La ciencia lo 'confirma', el cerebro del hombre se transforma al ser padre: "Más tierno, cariñoso y empático"

Convertirse en padre se ha convertido en un punto de inflexión en la vida de muchos hombres. Un estudio realizado por investigadores de Madrid y la Universidad de California ha demostrado que el cerebro del hombre se transforma al ser padre, obligándole a asumir nuevos roles. Para Fernando, padre de dos niñas, la experiencia supone un cambio radical: "Realmente no conoces el amor hasta que no eres padre". El neuropsicólogo José Antonio Portollano explica que, aunque la investigación sobre el cerebro paterno es reciente, con menos de 20 años, se ha confirmado que los hombres experimentan cambios muy importantes en el cerebro y en el sistema hormonal. "La testosterona baja, pero que no se preocupen los radioyentes, es un proceso evolutivo", aclara. Este descenso hormonal reduce la agresividad y da paso a un carácter más amable y tierno. Al mismo tiempo, aumentan la oxitocina, conocida como la "hormona del amor", y la prolactina. Estas sustancias facilitan el apego y la empatía con el hijo.
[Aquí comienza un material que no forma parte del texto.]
`src/rtl/chess_pkg.sv`:
```
// Shared chess encodings: cell layout, piece codes and straight-line scan directions.
// Used by the board scanners and their steppers.
package chess_pkg;

    localparam int CELL_W    = 4;
    localparam int PIECE_W   = 3;
    localparam int COLOR_BIT = 3;

    typedef enum logic [PIECE_W-1:0] {
        PIECE_EMPTY  = 3'd0,
        PIECE_PAWN   = 3'd1,
        PIECE_KNIGHT = 3'd2,
        PIECE_BISHOP = 3'd3,
        PIECE_ROOK   = 3'd4,
        PIECE_QUEEN  = 3'd5,
        PIECE_KING   = 3'd6
    } piece_e;

    // pos = col*8 + row; UP/DOWN move along the row, LEFT/RIGHT along the column.
    typedef enum logic [1:0] {
        DIR_UP    = 2'd0,
        DIR_LEFT  = 2'd1,
        DIR_RIGHT = 2'd2,
        DIR_DOWN  = 2'd3
    } dir_e;

    function automatic logic is_straight_slider(input logic [PIECE_W-1:0] piece);
        return (piece == PIECE_ROOK) || (piece == PIECE_QUEEN);
    endfunction

endpackage

```
`src/rtl/square_stepper.sv`:
```
// Combinational one-square step on an 8x8 board; flags steps that would leave the board.
module square_stepper
    import chess_pkg::*;
(
    input  logic [5:0] i_pos,
    input  logic [1:0] i_dir,
    output logic [5:0] o_next_pos,
    output logic       o_off_board
);

    logic [2:0] w_row;
    logic [2:0] w_col;

    assign w_row = i_pos[2:0];
    assign w_col = i_pos[5:3];

    // NOTE: defaults first so every path assigns both outputs and no latch is inferred.
    always_comb begin
        o_next_pos  = i_pos;
        o_off_board = 1'b0;
        case (i_dir)
            DIR_UP: begin
                o_off_board = (w_row == 3'd0);
                o_next_pos  = {w_col, w_row - 3'd1};
            end
            DIR_LEFT: begin
                o_off_board = (w_col == 3'd0);
                o_next_pos  = {w_col - 3'd1, w_row};
            end
            DIR_RIGHT: begin
                o_off_board = (w_col == 3'd7);
                o_next_pos  = {w_col + 3'd1, w_row};
            end
            DIR_DOWN: begin
                o_off_board = (w_row == 3'd7);
                o_next_pos  = {w_col, w_row + 3'd1};
            end
        endcase
    end

endmodule

```
`src/rtl/straight_check_ctrl.sv`:
```
// Sequential rank/file check detector: walks UP, LEFT, RIGHT, DOWN from the king,
// one square per cycle, counting attacked directions and recording the first attacker.
module straight_check_ctrl
    import chess_pkg::*;
#(
    parameter int CELL_W = chess_pkg::CELL_W,
    parameter int NSQ    = 64
) (
    input  logic                  clk,
    input  logic                  rst_n,
    input  logic                  start,
    input  logic [CELL_W*NSQ-1:0] bigBoard,
    input  logic [5:0]            king_pos,
    input  logic                  king_color,
    output logic                  busy,
    output logic                  done,
    output logic                  check,
    output logic [5:0]            attacker_pos,
    output logic [1:0]            attacker_dir,
    output logic [2:0]            attack_count
);

    localparam logic [1:0] ST_IDLE = 2'd0;
    localparam logic [1:0] ST_SCAN = 2'd1;
    localparam logic [1:0] ST_DONE = 2'd2;

    logic [1:0]            r_state;
    logic [1:0]            r_dir;
    logic [5:0]            r_cursor;
    logic                  r_off;
    logic                  r_busy;
    logic                  r_done;
    logic                  r_check;
    logic [5:0]            r_att_pos;
    logic [1:0]            r_att_dir;
    logic [2:0]            r_att_cnt;
    logic [CELL_W*NSQ-1:0] r_board;
    logic [5:0]            r_king_pos;
    logic                  r_king_color;

    logic                  w_accept;
    logic [CELL_W-1:0]     w_cell;
    logic                  w_occupied;
    logic                  w_attack;
    logic                  w_dir_end;
    logic [5:0]            w_a_next;
    logic                  w_a_off;
    logic [5:0]            w_b_pos;
    logic [1:0]            w_b_dir;
    logic [5:0]            w_b_next;
    logic                  w_b_off;

    assign w_accept = (r_state == ST_IDLE) && start;

    // The cursor always points at the square to examine; r_off means the direction
    // has no square at all.  Stepper A looks one square past the cursor so a direction
    // ends on its last on-board square, stepper B pre-computes the next direction's first square.
    square_stepper u_step_cursor (
        .i_pos       (r_cursor),
        .i_dir       (r_dir),
        .o_next_pos  (w_a_next),
        .o_off_board (w_a_off)
    );

    always_comb begin
        w_b_pos = r_king_pos;
        w_b_dir = r_dir + 2'd1;
        if (r_state == ST_IDLE) begin
            w_b_pos = king_pos;
            w_b_dir = DIR_UP;
        end
    end

    square_stepper u_step_dir (
        .i_pos       (w_b_pos),
        .i_dir       (w_b_dir),
        .o_next_pos  (w_b_next),
        .o_off_board (w_b_off)
    );

    assign w_cell     = r_board[int'(r_cursor)*CELL_W +: CELL_W];
    assign w_occupied = (w_cell[PIECE_W-1:0] != PIECE_EMPTY);
    assign w_attack   = (r_state == ST_SCAN) && !r_off
                      && is_straight_slider(w_cell[PIECE_W-1:0])
                      && (w_cell[COLOR_BIT] != r_king_color);
    assign w_dir_end  = r_off || w_occupied || w_a_off;

    // NOTE: the latched board is pure datapath, only read while busy, so it carries no reset.
    always_ff @(posedge clk) begin
        if (w_accept) begin
            r_board      <= bigBoard;
            r_king_pos   <= king_pos;
            r_king_color <= king_color;
        end
    end

    // NOTE: all state uses non-blocking assignments so every register samples pre-edge values.
    always_ff @(posedge clk or negedge rst_n) begin
        if (!rst_n) begin
            r_state   <= ST_IDLE;
            r_dir     <= DIR_UP;
            r_cursor  <= '0;
            r_off     <= 1'b0;
            r_busy    <= 1'b0;
            r_done    <= 1'b0;
            r_check   <= 1'b0;
            r_att_pos <= '0;
            r_att_dir <= '0;
            r_att_cnt <= '0;
        end else begin
            r_done <= 1'b0;
            case (r_state)
                ST_IDLE: begin
                    if (start) begin
                        r_state   <= ST_SCAN;
                        r_busy    <= 1'b1;
                        r_check   <= 1'b0;
                        r_att_pos <= '0;
                        r_att_dir <= '0;
                        r_att_cnt <= '0;
                        r_dir     <= DIR_UP;
                        r_cursor  <= w_b_next;
                        r_off     <= w_b_off;
                    end
                end
                ST_SCAN: begin
                    if (w_attack) begin
                        r_att_cnt <= r_att_cnt + 3'd1;
                        if (!r_check) begin
                            r_check   <= 1'b1;
                            r_att_pos <= r_cursor;
                            r_att_dir <= r_dir;
                        end
                    end
                    if (!w_dir_end) begin
                        r_cursor <= w_a_next;
                    end else if (r_dir == DIR_DOWN) begin
                        r_state <= ST_DONE;
                        r_done  <= 1'b1;
                        r_busy  <= 1'b0;
                    end else begin
                        r_dir    <= r_dir + 2'd1;
                        r_cursor <= w_b_next;
                        r_off    <= w_b_off;
                    end
                end
                ST_DONE: r_state <= ST_IDLE;
                default: r_state <= ST_IDLE;
            endcase
        end
    end

    assign busy         = r_busy;
    assign done         = r_done;
    assign check        = r_check;
    assign attacker_pos = r_att_pos;
    assign attacker_dir = r_att_dir;
    assign attack_count = r_att_cnt;

endmodule

```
Alfonso, padre de dos niños, lo confirma: "Te hace ser mucho más empático en cuanto a que tienes que aprender a escuchar, a ser muy paciente, a entender, a ponerte en el lugar de los niños". El que haya un descenso de la testosterona hace que el carácter del padre sea más amable, más tierno, más cariñoso y más empático" Estos cambios no solo afectan al padre, sino que generan un beneficio mutuo. Según Portollano, la interacción y el esfuerzo por parte del padre mejoran la salud mental de ambos. "Es un win-win, gana el padre, gana el hijo, porque la salud mental de los dos mejora, y el cerebro mejora también", afirma. El cerebro no funciona en una sola dirección; la conducta también influye en su estructura. El cerebro no es unidireccional, las órdenes que da se traducen en cambios de conducta, sino que los cambios de conducta también influyen en el cerebro" Portollano subraya la importancia de la participación activa del padre, ya que incluso aquellos que no se consideran muy empáticos pueden experimentar estos beneficios a nivel cerebral y hormonal si se implican en la crianza. Este fenómeno se manifiesta incluso en casos como el síndrome de Couvade, los embarazos psicológicos masculinos, donde la empatía con la pareja provoca síntomas físicos reales en el hombre.